Typhleotris pauliani
- Conservation status: Critically Endangered (IUCN 3.1)

Scientific classification
- Kingdom: Animalia
- Phylum: Chordata
- Class: Actinopterygii
- Order: Gobiiformes
- Family: Milyeringidae
- Genus: Typhleotris
- Species: T. pauliani
- Binomial name: Typhleotris pauliani Arnoult, 1959

= Typhleotris pauliani =

- Authority: Arnoult, 1959
- Conservation status: CR

Species of fish

Typhleotris pauliani is a critically endangered species of fish in the family Milyeringidae that is endemic to Madagascar, where it is only known from a few caves and sinkholes in the southwestern portion of the island. This blind cavefish lacks pigmentation and can reach a standard length of 7.1 cm. It feeds on invertebrates and guano.

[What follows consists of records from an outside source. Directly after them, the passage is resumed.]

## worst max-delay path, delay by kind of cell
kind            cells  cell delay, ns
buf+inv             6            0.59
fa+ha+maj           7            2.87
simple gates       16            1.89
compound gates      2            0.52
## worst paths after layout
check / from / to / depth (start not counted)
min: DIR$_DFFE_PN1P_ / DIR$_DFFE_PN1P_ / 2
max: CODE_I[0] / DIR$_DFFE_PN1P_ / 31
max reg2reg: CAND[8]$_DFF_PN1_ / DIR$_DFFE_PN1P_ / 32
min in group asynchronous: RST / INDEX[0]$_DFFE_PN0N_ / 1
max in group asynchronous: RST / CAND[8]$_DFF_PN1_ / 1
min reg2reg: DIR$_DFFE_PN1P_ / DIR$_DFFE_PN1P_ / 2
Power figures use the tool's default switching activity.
### src/rtl/viewport_pkg.sv
// viewport_pkg: shared types, defaults and packing helpers for the viewport scaler
package viewport_pkg;
    localparam int FRAC_DEF = 10;
    localparam logic [20:0] SCALE_X_DEF = 21'h2800;
    localparam logic [20:0] SCALE_Y_DEF = 21'h1E00;
    typedef enum logic [1:0] {IDLE, SCALE, DONE} state_t;
    function automatic int vtx_lsb(input int k, input int w);
        return 3 * k * w;
    endfunction
endpackage

### src/rtl/viewport_scaler_pipe_if.sv
// viewport_scaler_pipe_if: primitive handshake, config and result bundle
interface viewport_scaler_pipe_if #(parameter int VTX_CNT = 4, parameter int W = 21);
    logic in_valid, in_ready, out_valid, out_ready;
    logic [VTX_CNT*3*W-1:0] in_vtx, out_vtx;
    logic signed [W-1:0] cfg_scale_x, cfg_scale_y, cfg_off_x, cfg_off_y;
    logic [VTX_CNT-1:0] out_sat;
    modport master (
        output in_valid, in_vtx, cfg_scale_x, cfg_scale_y, cfg_off_x, cfg_off_y, out_ready,
        input in_ready, out_valid, out_vtx, out_sat
    );
    modport slave (
        input in_valid, in_vtx, cfg_scale_x, cfg_scale_y, cfg_off_x, cfg_off_y, out_ready,
        output in_ready, out_valid, out_vtx, out_sat
    );
endinterface

### src/rtl/scale_sat_lane.sv
// scale_sat_lane: one coordinate, sat(((raw*scale)>>>FRAC)+off) with clamp flag
module scale_sat_lane #(parameter int W = 21, parameter int FRAC = 10) (
    input  logic signed [W-1:0] raw,
    input  logic signed [W-1:0] scale,
    input  logic signed [W-1:0] off,
    output logic signed [W-1:0] val,
    output logic                sat
);
    logic signed [2*W-1:0] prod, shifted;
    logic signed [2*W:0] sum;
    assign prod = (2*W)'(raw) * (2*W)'(scale);
    assign shifted = prod >>> FRAC;
    assign sum = (2*W+1)'(shifted) + (2*W+1)'(off);
    // in range only when every bit above the result sign matches it
    assign sat = ~(&sum[2*W:W-1] | ~|sum[2*W:W-1]);
    assign val = sat ? (sum[2*W] ? {1'b1, {(W-1){1'b0}}} : {1'b0, {(W-1){1'b1}}}) : sum[W-1:0];
endmodule

### src/rtl/viewport_scaler_pipe.sv
// viewport_scaler_pipe: sequential NDC-to-screen scaler, one vertex per cycle
module viewport_scaler_pipe
    import viewport_pkg::*;
#(
    parameter int VTX_CNT = 4,
    parameter int W = 21,
    parameter int FRAC = FRAC_DEF,
    parameter int IDX_W = 3
) (
    input logic clk,
    input logic rst,
    viewport_scaler_pipe_if.slave bus
);
    localparam int VW = 3 * W;
    localparam int DW = VTX_CNT * VW;
    state_t state;
    logic [IDX_W-1:0] k;
    logic [DW-1:0] vtx_r;
    logic signed [W-1:0] sx_r, sy_r, ox_r, oy_r;
    logic signed [W-1:0] x_raw, y_raw, z_raw, x_val, y_val;
    logic x_sat, y_sat;
    always_comb begin
        x_raw = '0;
        y_raw = '0;
        z_raw = '0;
        for (int i = 0; i < VTX_CNT; i++) begin
            if (k == IDX_W'(i)) begin
                x_raw = vtx_r[vtx_lsb(i, W) +: W];
                y_raw = vtx_r[vtx_lsb(i, W) + W +: W];
                z_raw = vtx_r[vtx_lsb(i, W) + 2*W +: W];
            end
        end
    end
    scale_sat_lane #(.W(W), .FRAC(FRAC)) lane_x (.raw(x_raw), .scale(sx_r), .off(ox_r), .val(x_val), .sat(x_sat));
    scale_sat_lane #(.W(W), .FRAC(FRAC)) lane_y (.raw(y_raw), .scale(sy_r), .off(oy_r), .val(y_val), .sat(y_sat));
    always_ff @(posedge clk) begin
        if (rst) begin
            state <= IDLE;
            k <= '0;
            bus.in_ready <= 1'b0;
            bus.out_valid <= 1'b0;
            bus.out_vtx <= '0;
            bus.out_sat <= '0;
        end else begin
            case (state)
                IDLE: begin
                    if (bus.in_valid && bus.in_ready) begin
                        vtx_r <= bus.in_vtx;
                        sx_r <= bus.cfg_scale_x;
                        sy_r <= bus.cfg_scale_y;
                        ox_r <= bus.cfg_off_x;
                        oy_r <= bus.cfg_off_y;
                        k <= '0;
                        bus.in_ready <= 1'b0;
                        state <= SCALE;
                    end else begin
                        bus.in_ready <= 1'b1;
                    end
                end
                SCALE: begin
                    for (int i = 0; i < VTX_CNT; i++) begin
                        if (k == IDX_W'(i)) begin
                            bus.out_vtx[vtx_lsb(i, W) +: VW] <= {z_raw, y_val, x_val};
                            bus.out_sat[i] <= x_sat | y_sat;
                        end
                    end
                    k <= k + 1'b1;
                    if (k == IDX_W'(VTX_CNT - 1)) begin
                        bus.out_valid <= 1'b1;
                        state <= DONE;
                    end
                end
                DONE: begin
                    if (bus.out_ready) begin
                        bus.out_valid <= 1'b0;
                        bus.in_ready <= 1'b1;
                        state <= IDLE;
                    end
                end
                default: state <= IDLE;
            endcase
        end
    end
endmodule
### src/flat_wrapper.sv
// flat-port wrapper written by rule: the top's interface ports become plain ports
module viewport_scaler_pipe_flat import viewport_pkg::*;
#(
    parameter int VTX_CNT = 4,
    parameter int W = 21,
    parameter int FRAC = FRAC_DEF,
    parameter int IDX_W = 3
)
  (clk, rst, bus_in_valid, bus_in_vtx, bus_cfg_scale_x, bus_cfg_scale_y, bus_cfg_off_x, bus_cfg_off_y, bus_out_ready, bus_in_ready, bus_out_valid, bus_out_vtx, bus_out_sat);
  viewport_scaler_pipe_if #(.VTX_CNT(VTX_CNT), .W(W)) bus_i ();
  input logic clk;
  input logic rst;
  input wire logic [$bits(bus_i.in_valid)-1:0] bus_in_valid;
  input wire logic [$bits(bus_i.in_vtx)-1:0] bus_in_vtx;
  input wire logic [$bits(bus_i.cfg_scale_x)-1:0] bus_cfg_scale_x;
  input wire logic [$bits(bus_i.cfg_scale_y)-1:0] bus_cfg_scale_y;
  input wire logic [$bits(bus_i.cfg_off_x)-1:0] bus_cfg_off_x;
  input wire logic [$bits(bus_i.cfg_off_y)-1:0] bus_cfg_off_y;
  input wire logic [$bits(bus_i.out_ready)-1:0] bus_out_ready;
  output wire logic [$bits(bus_i.in_ready)-1:0] bus_in_ready;
  output wire logic [$bits(bus_i.out_valid)-1:0] bus_out_valid;
  output wire logic [$bits(bus_i.out_vtx)-1:0] bus_out_vtx;
  output wire logic [$bits(bus_i.out_sat)-1:0] bus_out_sat;
  assign bus_i.in_valid = bus_in_valid;
  assign bus_i.in_vtx = bus_in_vtx;
  assign bus_i.cfg_scale_x = bus_cfg_scale_x;
  assign bus_i.cfg_scale_y = bus_cfg_scale_y;
  assign bus_i.cfg_off_x = bus_cfg_off_x;
  assign bus_i.cfg_off_y = bus_cfg_off_y;
  assign bus_i.out_ready = bus_out_ready;
  assign bus_in_ready = bus_i.in_ready;
  assign bus_out_valid = bus_i.out_valid;
  assign bus_out_vtx = bus_i.out_vtx;
  assign bus_out_sat = bus_i.out_sat;
  viewport_scaler_pipe #(.VTX_CNT(VTX_CNT), .W(W), .FRAC(FRAC), .IDX_W(IDX_W)) u_core (.clk(clk), .rst(rst), .bus(bus_i));
endmodule
### config.mk
export PLATFORM = sky130hd
export DESIGN_NAME = viewport_scaler_pipe_flat
export DESIGN_NICKNAME = d
export VERILOG_FILES = /design/src/rtl/viewport_pkg.sv /design/src/rtl/viewport_scaler_pipe_if.sv /design/src/rtl/scale_sat_lane.sv /design/src/rtl/viewport_scaler_pipe.sv /design/src/flat_wrapper.sv
export SDC_FILE = /design/constraint.sdc
export NUM_CORES = 2
export LEC_CHECK = 0
export ABC_AREA = 0
export CAP_MARGIN = 0
export CORE_MARGIN = 10
export CORE_UTILIZATION = 64
export CTS_CLUSTER_DIAMETER = 50
export DETAILED_ROUTE_END_ITERATION = 8
export GPL_TIMING_DRIVEN = 0
export HOLD_SLACK_MARGIN = 0.15
export PLACE_DENSITY = 0.95
export REMOVE_ABC_BUFFERS = 1
export SKIP_LAST_GASP = 1
export SYNTH_ARGS = -nofsm -noshare
export SYNTH_HDL_FRONTEND = slang
export SYNTH_SLANG_ARGS = --single-unit
### constraint.sdc
create_clock -name clk -period 85.2 [get_ports clk]
set_clock_uncertainty 0.2 [all_clocks]
set_input_delay 21.3 -clock clk [delete_from_list [all_inputs] [get_ports clk]]
set_output_delay 21.3 -clock clk [all_outputs]
set_load 0.005 [all_outputs]
-- After elaboration in Yosys (flattened, before gate mapping)
Index checks and enable logic that the tools add are counted.
- word-level logic and storage cells: 84
- register bits: 599
- input port bits: 340
- output and inout bits: 258
- $add $sub $neg: 3
- bitwise operators: 6
- equal/unequal tests: 8
- mux-type cells: 27
- multiply operators: 2
- reductions and logical operators: 21
- operator list (operator ; number):
    $mux 21 ; 15
    $mul 21x21->42 ; 2
    $add 32x21->33 ; 2
    $reduce_and 23->1 ; 2
    $reduce_or 23->1 ; 2
    $reduce_and 2->1 ; 6
    $reduce_and 3->1 ; 3
    $eq 3x2->1 const B ; 2
    $mux 2 ; 3
    $pmux 2 s3 ; 1
    $pmux 3 s2 ; 1
    $reduce_bool 2->1 ; 3
    $mux 1 ; 4
    $ne 2x1->1 const B ; 2
    $pmux 1 s2 ; 2
    $add 3x1->3 const B ; 1
    $eq 3x1->1 const B ; 1
    $logic_not 3->1 ; 1
    $mux 3 ; 1
    $not 1->1 ; 3
    $or 1x1->1 ; 3
    $eq 2x1->1 const B ; 1
    $eq 2x2->1 const B ; 1
    $logic_not 1->1 ; 2
    other kinds (3) ; 3

-- Logic depth before layout (Yosys ltp)
- depth in word-level cells: 12
- gate-level depth with buffers: 52
- depth with buffers taken out: 46

-- By module
From an unflattened synthesis, not the netlist that was laid out.
- cells, all modules: 6003
- area total of the unflattened synthesis: 58511.1 um^2
- modules (own cells, without submodules) (module ; area an instance (um^2) ; sequential area each (um^2) ; cells each ; times used):
    viewport_scaler_pipe ; 21866.0 ; 15354.7 ; 1835 ; 1
    scale_sat_lane at u_core.lane_y ; 18531.5 ; 0.0 ; 2123 ; 1
    scale_sat_lane at u_core.lane_x ; 18113.6 ; 0.0 ; 2045 ; 1

-- Worst setup path before layout
OpenSTA, ideal clock, no wires.
- kind: in2reg
- start point: input rst
- end point: register u_core.state[0]
- path buffers: 0
- path slack: 29.551 ns
- setup time: 0.194 ns
- stages on the path: 2
- data required time: 84.806 ns
- arrival time: 55.255 ns
- path through: nor4_1 -> or2_2
- RTL lines (item ; RTL line ; RTL):
    from (decl) ; flat_wrapper.sv:12 ; input logic rst;
    to (signal assigned) ; viewport_scaler_pipe.sv:38 ; state <= IDLE;
    to (signal assigned) ; viewport_scaler_pipe.sv:55 ; state <= SCALE;
    to (signal assigned) ; viewport_scaler_pipe.sv:70 ; state <= DONE;
    to (decl) ; viewport_scaler_pipe.sv:16 ; state_t state;

-- Final worst setup path
- start point: input rst
- end point: register u_core.sy_r[15] (enable)
- longest elaborated chain between the ends: 2
- ends and longest elaborated chain (item ; RTL line ; RTL):
    $not 1->1 (no line) ; - ;
    $reduce_and 3->1 (no line) ; - ;
    to (signal assigned) ; viewport_scaler_pipe.sv:50 ; sy_r <= bus.cfg_scale_y;
    to (decl) ; viewport_scaler_pipe.sv:19 ; logic signed [W-1:0] sx_r, sy_r, ox_r, oy_r;
Every way passes these cells.
A chain may end at the register's enable or synchronous reset.
==> src/rtl/uart_pkg.sv <==
// uart_pkg: shared constants and transmit FSM state encoding for the UART
// transmit path. The encoding is the same whether or not the optional parity
// state (UART_TX_PARITY_EN) is built in, so TX_PARITY always keeps its value.
package uart_pkg;

   localparam int UART_DATA_BITS = 8;

   typedef enum logic [2:0] {
      TX_IDLE   = 3'd0,
      TX_START  = 3'd1,
      TX_DATA   = 3'd2,
      TX_PARITY = 3'd3,
      TX_STOP   = 3'd4
   } tx_state_t;

endpackage

==> src/rtl/uart_byte_fifo.sv <==
// uart_byte_fifo: single-clock synchronous FIFO holding bytes waiting to be
// serialised.
// Ports:
//   clk, reset       rising-edge clock, synchronous active-high reset
//   push, push_data  write request; ignored while full
//   pop, pop_data    read request; pop_data shows the head (valid when !empty)
//   full, empty      occupancy flags
//   count            number of stored entries (0..DEPTH)
// DEPTH must be a power of two so the pointers wrap naturally.
module uart_byte_fifo
   import uart_pkg::*;
#(
   parameter int DEPTH = 16,
   parameter int WIDTH = UART_DATA_BITS,
   localparam int CNT_W = $clog2(DEPTH + 1),
   localparam int PTR_W = $clog2(DEPTH)
) (
   input  logic             clk,
   input  logic             reset,
   input  logic             push,
   input  logic [WIDTH-1:0] push_data,
   input  logic             pop,
   output logic [WIDTH-1:0] pop_data,
   output logic             full,
   output logic             empty,
   output logic [CNT_W-1:0] count
);

   logic [WIDTH-1:0] mem [DEPTH];
   logic [PTR_W-1:0] wr_ptr;
   logic [PTR_W-1:0] rd_ptr;
   logic [CNT_W-1:0] count_q;
   logic             do_push;
   logic             do_pop;

   assign full     = (count_q == CNT_W'(DEPTH));
   assign empty    = (count_q == '0);
   assign count    = count_q;
   assign pop_data = mem[rd_ptr];

   // Flags come from the registered count, so a write into an empty FIFO only
   // becomes poppable on the following cycle, and a write while full is lost
   // even if a pop happens in the same cycle.
   assign do_push = push && !full;
   assign do_pop  = pop && !empty;

   always_ff @(posedge clk) begin
      if (reset) begin
         wr_ptr  <= '0;
         rd_ptr  <= '0;
         count_q <= '0;
      end else begin
         if (do_push) wr_ptr <= wr_ptr + PTR_W'(1);
         if (do_pop)  rd_ptr <= rd_ptr + PTR_W'(1);
         case ({do_push, do_pop})
            2'b10:   count_q <= count_q + CNT_W'(1);
            2'b01:   count_q <= count_q - CNT_W'(1);
            default: count_q <= count_q;
         endcase
      end
   end

   always_ff @(posedge clk) begin
      if (do_push) mem[wr_ptr] <= push_data;
   end

endmodule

Part of its range receive some protection, but the species is threatened by disturbance from recreational activities (from tourists and locals) and collectors of guano. The specific name honours the French entomologist and former deputy director of the Institut de recherche pour le développement in Madagascar, Renaud Paulian (1913-2003), who collected the type specimens as well as contributing a lot to the knowledge of the biogeography of the western Indian Ocean.